Supplied information:
+ + + +

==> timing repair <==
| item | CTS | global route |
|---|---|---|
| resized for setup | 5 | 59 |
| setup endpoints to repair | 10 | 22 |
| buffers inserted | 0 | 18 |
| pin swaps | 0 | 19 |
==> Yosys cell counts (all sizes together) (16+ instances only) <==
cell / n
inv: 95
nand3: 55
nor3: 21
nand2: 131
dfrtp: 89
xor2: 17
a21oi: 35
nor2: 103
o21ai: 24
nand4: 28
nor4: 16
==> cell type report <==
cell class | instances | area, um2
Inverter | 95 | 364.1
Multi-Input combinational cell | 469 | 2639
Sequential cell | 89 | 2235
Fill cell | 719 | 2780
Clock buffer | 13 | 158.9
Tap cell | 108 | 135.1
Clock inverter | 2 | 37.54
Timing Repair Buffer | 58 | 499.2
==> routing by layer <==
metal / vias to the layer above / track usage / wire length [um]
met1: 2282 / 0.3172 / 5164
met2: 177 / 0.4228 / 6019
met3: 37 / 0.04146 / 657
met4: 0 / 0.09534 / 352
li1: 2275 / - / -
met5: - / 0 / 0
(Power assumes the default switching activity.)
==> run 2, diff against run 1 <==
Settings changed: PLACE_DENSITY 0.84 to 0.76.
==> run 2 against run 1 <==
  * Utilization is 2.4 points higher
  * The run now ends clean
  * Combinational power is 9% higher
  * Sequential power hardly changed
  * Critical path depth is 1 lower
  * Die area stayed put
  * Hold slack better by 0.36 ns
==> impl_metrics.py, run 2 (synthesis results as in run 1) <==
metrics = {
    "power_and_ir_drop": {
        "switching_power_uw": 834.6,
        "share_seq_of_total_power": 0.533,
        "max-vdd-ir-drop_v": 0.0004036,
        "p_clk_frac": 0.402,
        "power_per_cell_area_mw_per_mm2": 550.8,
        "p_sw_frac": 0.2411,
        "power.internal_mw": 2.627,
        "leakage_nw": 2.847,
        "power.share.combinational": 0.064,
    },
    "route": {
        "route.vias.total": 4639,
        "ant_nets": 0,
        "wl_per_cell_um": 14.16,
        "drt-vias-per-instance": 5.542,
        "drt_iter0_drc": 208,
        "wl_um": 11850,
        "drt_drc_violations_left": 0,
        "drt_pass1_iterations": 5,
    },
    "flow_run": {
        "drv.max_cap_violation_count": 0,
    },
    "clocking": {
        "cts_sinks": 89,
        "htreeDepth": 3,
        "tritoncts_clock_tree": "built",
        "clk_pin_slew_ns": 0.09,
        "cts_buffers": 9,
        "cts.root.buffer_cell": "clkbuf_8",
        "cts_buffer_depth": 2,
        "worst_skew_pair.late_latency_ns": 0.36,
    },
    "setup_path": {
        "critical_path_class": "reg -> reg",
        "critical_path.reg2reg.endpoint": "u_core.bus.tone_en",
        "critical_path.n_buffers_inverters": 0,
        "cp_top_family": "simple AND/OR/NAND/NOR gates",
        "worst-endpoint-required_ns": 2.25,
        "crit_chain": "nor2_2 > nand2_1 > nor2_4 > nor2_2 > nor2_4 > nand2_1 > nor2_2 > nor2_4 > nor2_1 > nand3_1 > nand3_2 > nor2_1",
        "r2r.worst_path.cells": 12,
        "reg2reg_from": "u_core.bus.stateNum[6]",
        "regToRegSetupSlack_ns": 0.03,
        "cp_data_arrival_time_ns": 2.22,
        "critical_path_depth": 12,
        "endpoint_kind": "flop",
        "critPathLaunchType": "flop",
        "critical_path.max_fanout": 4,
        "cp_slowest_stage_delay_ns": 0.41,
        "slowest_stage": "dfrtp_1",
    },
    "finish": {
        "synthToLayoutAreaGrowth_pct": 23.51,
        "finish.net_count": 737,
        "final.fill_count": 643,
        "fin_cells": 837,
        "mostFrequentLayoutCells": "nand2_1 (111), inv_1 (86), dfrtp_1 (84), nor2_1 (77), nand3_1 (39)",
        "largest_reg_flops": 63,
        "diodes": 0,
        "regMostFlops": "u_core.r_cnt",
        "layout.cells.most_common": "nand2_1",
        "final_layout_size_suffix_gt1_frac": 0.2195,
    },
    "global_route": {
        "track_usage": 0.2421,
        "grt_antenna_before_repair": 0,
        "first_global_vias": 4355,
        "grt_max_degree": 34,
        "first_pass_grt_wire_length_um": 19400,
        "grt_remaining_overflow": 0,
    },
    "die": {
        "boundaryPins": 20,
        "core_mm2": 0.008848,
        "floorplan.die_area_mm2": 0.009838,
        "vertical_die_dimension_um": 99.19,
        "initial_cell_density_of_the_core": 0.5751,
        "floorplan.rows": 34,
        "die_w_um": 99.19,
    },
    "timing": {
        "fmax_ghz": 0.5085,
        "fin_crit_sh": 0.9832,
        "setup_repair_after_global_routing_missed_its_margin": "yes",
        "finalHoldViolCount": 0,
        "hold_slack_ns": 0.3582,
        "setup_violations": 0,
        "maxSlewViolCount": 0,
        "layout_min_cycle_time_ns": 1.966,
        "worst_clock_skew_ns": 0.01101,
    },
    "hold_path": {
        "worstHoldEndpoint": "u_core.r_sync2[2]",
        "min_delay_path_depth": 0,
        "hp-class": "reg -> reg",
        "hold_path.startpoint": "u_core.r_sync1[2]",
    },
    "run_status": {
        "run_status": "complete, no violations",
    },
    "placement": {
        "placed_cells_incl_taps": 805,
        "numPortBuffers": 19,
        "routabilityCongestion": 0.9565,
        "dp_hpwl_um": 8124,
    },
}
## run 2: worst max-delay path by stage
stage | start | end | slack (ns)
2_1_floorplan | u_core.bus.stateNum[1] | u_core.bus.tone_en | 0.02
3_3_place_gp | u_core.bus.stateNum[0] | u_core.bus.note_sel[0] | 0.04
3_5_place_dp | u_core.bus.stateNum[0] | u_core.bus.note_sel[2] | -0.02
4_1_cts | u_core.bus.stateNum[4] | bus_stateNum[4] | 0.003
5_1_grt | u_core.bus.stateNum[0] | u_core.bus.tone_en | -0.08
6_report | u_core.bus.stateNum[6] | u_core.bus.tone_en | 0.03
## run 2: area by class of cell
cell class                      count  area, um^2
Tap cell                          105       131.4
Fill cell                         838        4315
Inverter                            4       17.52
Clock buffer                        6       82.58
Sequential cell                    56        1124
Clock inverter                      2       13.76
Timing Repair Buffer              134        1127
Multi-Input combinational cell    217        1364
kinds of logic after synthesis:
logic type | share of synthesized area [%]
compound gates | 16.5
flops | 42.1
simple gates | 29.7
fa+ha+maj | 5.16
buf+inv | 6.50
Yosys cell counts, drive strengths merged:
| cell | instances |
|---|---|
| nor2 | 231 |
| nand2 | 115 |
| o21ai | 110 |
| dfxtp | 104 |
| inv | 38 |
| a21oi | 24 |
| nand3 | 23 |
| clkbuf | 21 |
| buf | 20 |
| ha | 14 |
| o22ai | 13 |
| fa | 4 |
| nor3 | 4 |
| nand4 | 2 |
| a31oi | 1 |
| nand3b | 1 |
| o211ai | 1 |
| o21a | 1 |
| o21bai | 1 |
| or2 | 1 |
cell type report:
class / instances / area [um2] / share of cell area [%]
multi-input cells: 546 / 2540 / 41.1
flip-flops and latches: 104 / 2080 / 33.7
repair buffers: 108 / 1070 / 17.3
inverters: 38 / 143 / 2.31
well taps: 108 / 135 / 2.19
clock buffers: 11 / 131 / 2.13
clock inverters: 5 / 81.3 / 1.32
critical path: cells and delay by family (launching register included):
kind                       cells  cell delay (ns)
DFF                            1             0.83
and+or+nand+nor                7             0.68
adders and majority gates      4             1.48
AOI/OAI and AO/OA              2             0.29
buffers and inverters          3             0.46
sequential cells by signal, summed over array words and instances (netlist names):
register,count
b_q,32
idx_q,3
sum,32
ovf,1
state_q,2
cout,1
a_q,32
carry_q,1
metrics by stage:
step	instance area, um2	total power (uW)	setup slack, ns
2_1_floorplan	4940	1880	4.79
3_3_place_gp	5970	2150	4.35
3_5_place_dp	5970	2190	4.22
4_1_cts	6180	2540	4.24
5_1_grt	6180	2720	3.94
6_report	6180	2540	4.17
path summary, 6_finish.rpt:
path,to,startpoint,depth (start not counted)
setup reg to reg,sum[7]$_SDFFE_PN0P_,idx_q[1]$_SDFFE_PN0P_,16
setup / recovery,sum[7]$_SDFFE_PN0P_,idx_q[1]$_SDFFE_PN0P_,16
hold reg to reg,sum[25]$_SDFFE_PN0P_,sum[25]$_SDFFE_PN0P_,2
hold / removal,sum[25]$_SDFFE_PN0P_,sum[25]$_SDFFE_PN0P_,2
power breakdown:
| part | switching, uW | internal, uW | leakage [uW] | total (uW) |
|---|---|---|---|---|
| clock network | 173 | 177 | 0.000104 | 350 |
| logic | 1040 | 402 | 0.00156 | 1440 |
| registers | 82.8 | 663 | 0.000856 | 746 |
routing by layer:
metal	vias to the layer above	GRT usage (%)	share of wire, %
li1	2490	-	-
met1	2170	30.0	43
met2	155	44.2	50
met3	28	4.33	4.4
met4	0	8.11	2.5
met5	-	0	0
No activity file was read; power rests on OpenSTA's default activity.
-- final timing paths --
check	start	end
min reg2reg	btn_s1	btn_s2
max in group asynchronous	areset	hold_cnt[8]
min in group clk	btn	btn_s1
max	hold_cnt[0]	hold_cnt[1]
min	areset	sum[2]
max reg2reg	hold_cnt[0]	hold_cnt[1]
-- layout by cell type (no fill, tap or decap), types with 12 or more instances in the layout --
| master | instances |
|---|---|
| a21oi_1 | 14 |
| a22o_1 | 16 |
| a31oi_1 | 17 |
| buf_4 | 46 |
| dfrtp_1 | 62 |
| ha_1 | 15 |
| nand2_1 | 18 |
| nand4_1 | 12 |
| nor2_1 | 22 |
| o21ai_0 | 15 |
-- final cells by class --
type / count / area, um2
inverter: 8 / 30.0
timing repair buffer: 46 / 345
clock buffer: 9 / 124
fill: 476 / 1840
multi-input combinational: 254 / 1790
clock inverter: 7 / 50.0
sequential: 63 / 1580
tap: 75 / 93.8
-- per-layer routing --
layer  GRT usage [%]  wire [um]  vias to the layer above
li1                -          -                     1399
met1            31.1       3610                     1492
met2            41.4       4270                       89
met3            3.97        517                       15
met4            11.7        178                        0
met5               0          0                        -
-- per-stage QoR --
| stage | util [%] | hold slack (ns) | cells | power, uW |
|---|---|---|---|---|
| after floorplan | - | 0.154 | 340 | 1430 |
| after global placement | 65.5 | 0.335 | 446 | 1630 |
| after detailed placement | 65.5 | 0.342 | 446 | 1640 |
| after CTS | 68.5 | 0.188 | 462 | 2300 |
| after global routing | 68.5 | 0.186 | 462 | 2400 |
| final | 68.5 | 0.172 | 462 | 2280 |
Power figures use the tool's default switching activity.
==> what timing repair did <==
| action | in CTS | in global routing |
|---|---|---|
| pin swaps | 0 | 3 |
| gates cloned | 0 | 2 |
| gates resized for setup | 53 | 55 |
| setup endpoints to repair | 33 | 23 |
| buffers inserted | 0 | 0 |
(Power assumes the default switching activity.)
## src/rtl/composite_sync_generator.sv

```systemverilog
// Composite-video sample generator: sync tips, broad V-sync pulses, blanking and clamped active pixels.
// Optional equalizing pulses on the lines after the broad pulses are built when COMPOSITE_EQ_PULSES_EN is defined.
module composite_sync_generator #(
    parameter int LINE_TOTAL      = 2368,
    parameter int HSYNC_WIDTH     = 175,
    parameter int BACK_PORCH      = 175,
    parameter int ACTIVE_WIDTH    = 1920,
    parameter int LINES_PER_FRAME = 262,
    parameter int VSYNC_LINES     = 3,
    parameter int EQ_LINES        = 3,
    parameter int SYNC_LEVEL      = 0,
    parameter int BLANK_LEVEL     = 1024
) (
    input  logic        clk,
    input  logic        rst,
    input  logic        sample_valid,
    input  logic        enable,
    input  logic [11:0] pixel_data,
    output logic        pixel_req,
    output logic [11:0] dac_out,
    output logic        h_sync_pulse,
    output logic        v_sync_pulse,
    output logic [11:0] x_coord,
    output logic [9:0]  y_coord
);

    if ((HSYNC_WIDTH + BACK_PORCH + ACTIVE_WIDTH >= LINE_TOTAL) ||
        (VSYNC_LINES + EQ_LINES >= LINES_PER_FRAME)) begin : g_bad_params
        $error("composite_sync_generator: line or frame timing does not fit");
    end

    localparam logic [11:0] H_LAST      = 12'(LINE_TOTAL - 1);
    localparam logic [11:0] SYNC_END    = 12'(HSYNC_WIDTH);
    localparam logic [11:0] BP_END      = 12'(HSYNC_WIDTH + BACK_PORCH);
    localparam logic [11:0] ACT_END     = 12'(HSYNC_WIDTH + BACK_PORCH + ACTIVE_WIDTH);
    localparam logic [11:0] SERR_START  = 12'(LINE_TOTAL - HSYNC_WIDTH);
    localparam logic [9:0]  V_LAST      = 10'(LINES_PER_FRAME - 1);
    localparam logic [9:0]  V_BROAD_END = 10'(VSYNC_LINES);
    localparam logic [11:0] SYNC_CODE   = 12'(SYNC_LEVEL);
    localparam logic [11:0] BLANK_CODE  = 12'(BLANK_LEVEL);
`ifdef COMPOSITE_EQ_PULSES_EN
    localparam logic [9:0]  V_EQ_END    = 10'(VSYNC_LINES + EQ_LINES);
    localparam logic [11:0] EQ_TIP_END  = 12'(HSYNC_WIDTH / 2);
    localparam logic [11:0] HALF_LINE   = 12'(LINE_TOTAL / 2);
    localparam logic [11:0] HALF_TIP_END = 12'(LINE_TOTAL / 2 + HSYNC_WIDTH / 2);
`endif

    logic [11:0] h_cnt_q, h_cnt_d;
    logic [9:0]  v_cnt_q, v_cnt_d;
    logic [11:0] dac_q, dac_d;
    logic        h_pulse_q, h_pulse_d;
    logic        v_pulse_q, v_pulse_d;
    logic [11:0] level;
    logic        line_broad;

    // Active pixels never dip below black so they cannot be mistaken for sync.
    function automatic logic [11:0] clamp_black(input logic [11:0] code);
        return (code < BLANK_CODE) ? BLANK_CODE : code;
    endfunction

    assign line_broad = (v_cnt_q < V_BROAD_END);

    always_ff @(posedge clk or posedge rst) begin
        if (rst) begin
            h_cnt_q   <= '0;
            v_cnt_q   <= '0;
            dac_q     <= BLANK_CODE;
            h_pulse_q <= 1'b0;
            v_pulse_q <= 1'b0;
        end else begin
            h_cnt_q   <= h_cnt_d;
            v_cnt_q   <= v_cnt_d;
            dac_q     <= dac_d;
            h_pulse_q <= h_pulse_d;
            v_pulse_q <= v_pulse_d;
        end
    end

    always_comb begin
        h_cnt_d   = h_cnt_q;
        v_cnt_d   = v_cnt_q;
        dac_d     = dac_q;
        h_pulse_d = 1'b0;
        v_pulse_d = 1'b0;
        if (!enable) begin
            h_cnt_d = '0;
            v_cnt_d = '0;
            dac_d   = BLANK_CODE;
        end else if (sample_valid) begin
            dac_d     = level;
            h_pulse_d = (h_cnt_q == 12'd0);
            v_pulse_d = (h_cnt_q == 12'd0) && (v_cnt_q == 10'd0);
            if (h_cnt_q == H_LAST) begin
                h_cnt_d = '0;
                v_cnt_d = (v_cnt_q == V_LAST) ? 10'd0 : v_cnt_q + 10'd1;
            end else begin
                h_cnt_d = h_cnt_q + 12'd1;
            end
        end
    end

    // Region decode of the current sample; drives the next DAC code and the pixel request.
    always_comb begin
        level     = BLANK_CODE;
        pixel_req = 1'b0;
        x_coord   = '0;
        if (line_broad) begin
            level = (h_cnt_q < SERR_START) ? SYNC_CODE : BLANK_CODE;
        end
`ifdef COMPOSITE_EQ_PULSES_EN
        else if (v_cnt_q < V_EQ_END) begin
            if ((h_cnt_q < EQ_TIP_END) ||
                ((h_cnt_q >= HALF_LINE) && (h_cnt_q < HALF_TIP_END)))
                level = SYNC_CODE;
        end
`endif
        else if (h_cnt_q < SYNC_END) begin
            level = SYNC_CODE;
        end else if (h_cnt_q < BP_END) begin
            level = BLANK_CODE;
        end else if (h_cnt_q < ACT_END) begin
            level     = clamp_black(pixel_data);
            pixel_req = 1'b1;
            x_coord   = h_cnt_q - BP_END;
        end
    end

    assign dac_out      = dac_q;
    assign h_sync_pulse = h_pulse_q;
    assign v_sync_pulse = v_pulse_q;
    assign y_coord      = v_cnt_q;

endmodule
```

## config.mk

```make
export PLATFORM = sky130hd
export DESIGN_NAME = composite_sync_generator
export DESIGN_NICKNAME = d
export VERILOG_FILES = /design/src/rtl/composite_sync_generator.sv
export SDC_FILE = /design/constraint.sdc
export NUM_CORES = 1
export LEC_CHECK = 0
export BUFFER_PORTS_ARGS = -buffer_cell sky130_fd_sc_hd__buf_4
export CORE_MARGIN = 10
export CORE_UTILIZATION = 48
export DETAILED_ROUTE_END_ITERATION = 12
export PLACE_DENSITY_LB_ADDON = 0.2
export SYNTH_ARGS = -nofsm -noshare
export SYNTH_HDL_FRONTEND = slang
export SYNTH_SLANG_ARGS = --single-unit
```

## constraint.sdc

```tcl
create_clock -name clk -period 2.2 [get_ports clk]
set_clock_uncertainty 0.2 [all_clocks]
set_input_delay 0 -clock clk [delete_from_list [all_inputs] [get_ports clk]]
set_output_delay 0 -clock clk [all_outputs]
set_load 0.02 [all_outputs]
```

==> impl_metrics.env <==
export IMPL_required_ns=2.22
export IMPL_ys_types=47
export IMPL_root_buffer="clkbuf_8"
export IMPL_chipHeight_um=88.2
export IMPL_layout_setup_ws_ns=-0.0842
export IMPL_power_density_nw_per_um2=502
export IMPL_path_delay_family="simple AND/OR/NAND/NOR gates"
export IMPL_critPathCaptureType="flop"
export IMPL_max_stage_delay_ns=0.57
export IMPL_clkTransAtPathRegs_ns=0.08
export IMPL_grt_pass1_wl_mm=11.8
export IMPL_drt_first_pass_iters=4
export IMPL_fin_cells=405
export IMPL_slew_viol_final=0
export IMPL_grt_pass1_vias=2330
export IMPL_core_area_um2=4410
export IMPL_syn_avg_cell_area_um2=8.71
export IMPL_ys_async_sr_fraction=1.00
export IMPL_synth_ff_type="dfrtp_1"
export IMPL_fin_crit_sh=1.04
export IMPL_finalWorstPathRequiredPeriod_ns=2.28
export IMPL_routabilityCongestion=0.875
export IMPL_critPathBufInv=1
export IMPL_insertion_delay_ns=0.30
export IMPL_initial_core_util=0.505
export IMPL_num_vias=2430
export IMPL_grt_use_total=0.188
export IMPL_syn_area_um2=2230
export IMPL_htreeDepth=2
export IMPL_p_seq_frac=0.420
export IMPL_path_class="reg -> reg"
export IMPL_crit_slowest_cell="or4_4"
export IMPL_combPwrFrac=0.224
export IMPL_switching_power_mw=0.469
export IMPL_yosys_register_bits=36
export IMPL_cts_sinks=36
export IMPL_crit_arrival_ns=2.30
export IMPL_multiInputGateArea_um2=1320
export IMPL_finalSetupViolCount=35
export IMPL_synth_edf_count=0
export IMPL_maxCapViolCount=0
export IMPL_post_place_ws_ns=-0.120
export IMPL_yosysWarnings=0
export IMPL_dieArea_um2=7770
export IMPL_clock_path_buffers=2
export IMPL_synth_fp_nets=278
export IMPL_grt_max_degree=37
export IMPL_synthToLayoutAreaGrowth_pct=49.0
export IMPL_internal_power_mw=1.20
export IMPL_p_leak_nw=1.47
export IMPL_rows=24
export IMPL_cts_tree="done"
export IMPL_syn_inst=256
export IMPL_hold_violations=0
export IMPL_drtIter0Drc=194
export IMPL_wl_per_cell_um=18.3
export IMPL_regArea_um2=906
export IMPL_switching_share=0.281
export IMPL_ant_nets=0
export IMPL_routed_wl_mm=7.42
export IMPL_via_per_inst=6.00
export IMPL_irDropWorstVdd_uv=376
export IMPL_grt_overflow=0
export IMPL_fillers=317
export IMPL_antenna_found_initial=0
export IMPL_clkPwrFrac=0.357
export IMPL_tightest_slew_ns=0.710
export IMPL_final_common_cell="buf_4"
export IMPL_relSlewSlack=0.525
export IMPL_dp_hpwl_mm=4.93
export IMPL_mostFrequentLayoutCells="buf_4, dfrtp_1, nor2_1"
export IMPL_antenna_cells=0
export IMPL_fmax_ghz=0.438
export IMPL_place_inst=377
export IMPL_cts_made_buffers=5
export IMPL_status="finished with violations"
export IMPL_ys_seq_area_frac=0.404
export IMPL_nets=374
export IMPL_critPathLaunchType="flop"
export IMPL_drc_errors=0
export IMPL_violations="setup timing"
export IMPL_path_cells="or4_4 > or4_4 > o21ai_4 > buf_6 > mux2i_1"
export IMPL_crit_top_cell="or4_4"
export IMPL_worstHoldPathType="in -> async"
export IMPL_drive_gt1_frac=0.365
export IMPL_ios=53
export IMPL_port_buffers=52
export IMPL_die_x_um=88.2
export IMPL_crit_fanout=7
export IMPL_rsz0062_at_grt="true"
-- timing repair --
item,4_1_cts,5_1_grt
hold buffers,16,0
endpoints found under the setup margin,30,28
pin swaps,1,7
resized for setup,19,12
cloned,1,0
buffers inserted,2,2
endpoints found under the hold margin,62,0
-- final cells by class --
type	instances	area share
multi-input combinational	184	0.397
sequential	36	0.273
timing repair buffer	107	0.257
clock buffer	5	0.0207
inverter	18	0.0203
tap	52	0.0196
clock inverter	3	0.0128
-- synthesized netlist by cell type (all sizes together), types with 3 or more instances --
cell type / n / area, um^2
ha: 6 / 75.1
clkbuf: 11 / 41.3
dfrtp: 35 / 876
or4: 6 / 45.0
a21oi: 6 / 30.0
nand3: 15 / 75.1
a211oi: 3 / 22.5
nand2: 18 / 67.6
o211ai: 8 / 60.1
buf: 8 / 43.8
o21ai: 8 / 43.8
nand4: 7 / 43.8
or3: 5 / 31.3
xnor2: 13 / 114
nor3: 8 / 40.0
nor2: 27 / 101
a22o: 10 / 87.6
a311oi: 4 / 41.3
inv: 18 / 67.6
a41oi: 3 / 26.3
nor4: 8 / 50.1
-- registers in the layout, indices dropped and copies added, names as in the netlist --
register and count:
h_cnt_q 12, h_sync_pulse 1, y_coord 10, v_sync_pulse 1
dac_out 12
-- path summary, 6_finish.rpt --
kind	start	endpoint	slack [ns]	cells after the start
setup / recovery	h_cnt_q[6]$_DFFE_PP0P_	y_coord[1]$_DFFE_PP0P_	-0.08	5
min in group clk	pixel_data[5]	dac_out[5]$_DFFE_PP0P_	0.27	3
setup reg to reg	h_cnt_q[6]$_DFFE_PP0P_	y_coord[1]$_DFFE_PP0P_	-0.08	5
hold reg to reg	dac_out[3]$_DFFE_PP0P_	dac_out[3]$_DFFE_PP0P_	0.31	1
hold / removal	rst	y_coord[0]$_DFFE_PP0P_	0.20	4
max in group asynchronous	rst	h_cnt_q[2]$_DFFE_PP0P_	1.25	4
-- worst reg2reg max path: cells and delay by family, from the launching register on --
kind,cells,cell delay [ns]
and+or+nand+nor,2,1.11
muxes,1,0.19
AOI/OAI and AO/OA,1,0.17
DFF,1,0.39
buffers and inverters,1,0.15
-- power by group through the flow --
stage / sequential (mW) / clock, mW / combinational, mW
2_1_floorplan: 0.750 / 0 / 0.108
5_1_grt: 0.700 / 0.626 / 0.402
4_1_cts: 0.698 / 0.600 / 0.346
3_5_place_dp: 0.710 / 0 / 0.289
3_3_place_gp: 0.709 / 0 / 0.284
6_report: 0.699 / 0.594 / 0.373
-- per-stage QoR --
stage | total power [mW] | util | instance area [um^2] | hold WS [ns] | setup TNS, ns
final | 1.67 | 0.753 | 3320 | 0.204 | -1.07
after global routing | 1.73 | 0.753 | 3320 | 0.258 | -3.06
after CTS | 1.64 | 0.740 | 3270 | 0.196 | -0.0948
after detailed placement | 0.999 | 0.652 | 2880 | -0.0513 | -0.259
after global placement | 0.993 | 0.652 | 2880 | -0.0638 | -0.0503
after floorplan | 0.858 | - | 2240 | -0.0673 | -0.135
-- per-layer routing --
metal / routed length [um] / GRT usage / vias to the layer above
li1: - / - / 1127
met1: 3200 / 0.250 / 1200
met2: 3590 / 0.295 / 92
met3: 535 / 0.0455 / 11
met4: 102 / 0.0585 / 0
met5: 0 / 0 / -
-- cells by family (layout without fill, tap and decap cells) --
group / after synthesis / in the layout / synth area share
adders and majority gates: 6 / 6 / 0.0337
DFF: 36 / 36 / 0.404
muxes: 2 / 2 / 0.00897
and+or+nand+nor: 104 / 104 / 0.233
AOI/OAI and AO/OA: 57 / 58 / 0.196
buffers and inverters: 37 / 133 / 0.0684
xor gates and xnor gates: 14 / 14 / 0.0550
Note: power is estimated with default switching activity, not from simulation.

+ + + +

Work task:
Above are some records; copy exactly the lines from the one with "swaps | 0 | 3 |" through the one with "inserted | 0 | 0 |", both included, and no others.

Answer below:
| pin swaps | 0 | 3 |
| gates cloned | 0 | 2 |
| gates resized for setup | 53 | 55 |
| setup endpoints to repair | 33 | 23 |
| buffers inserted | 0 | 0 |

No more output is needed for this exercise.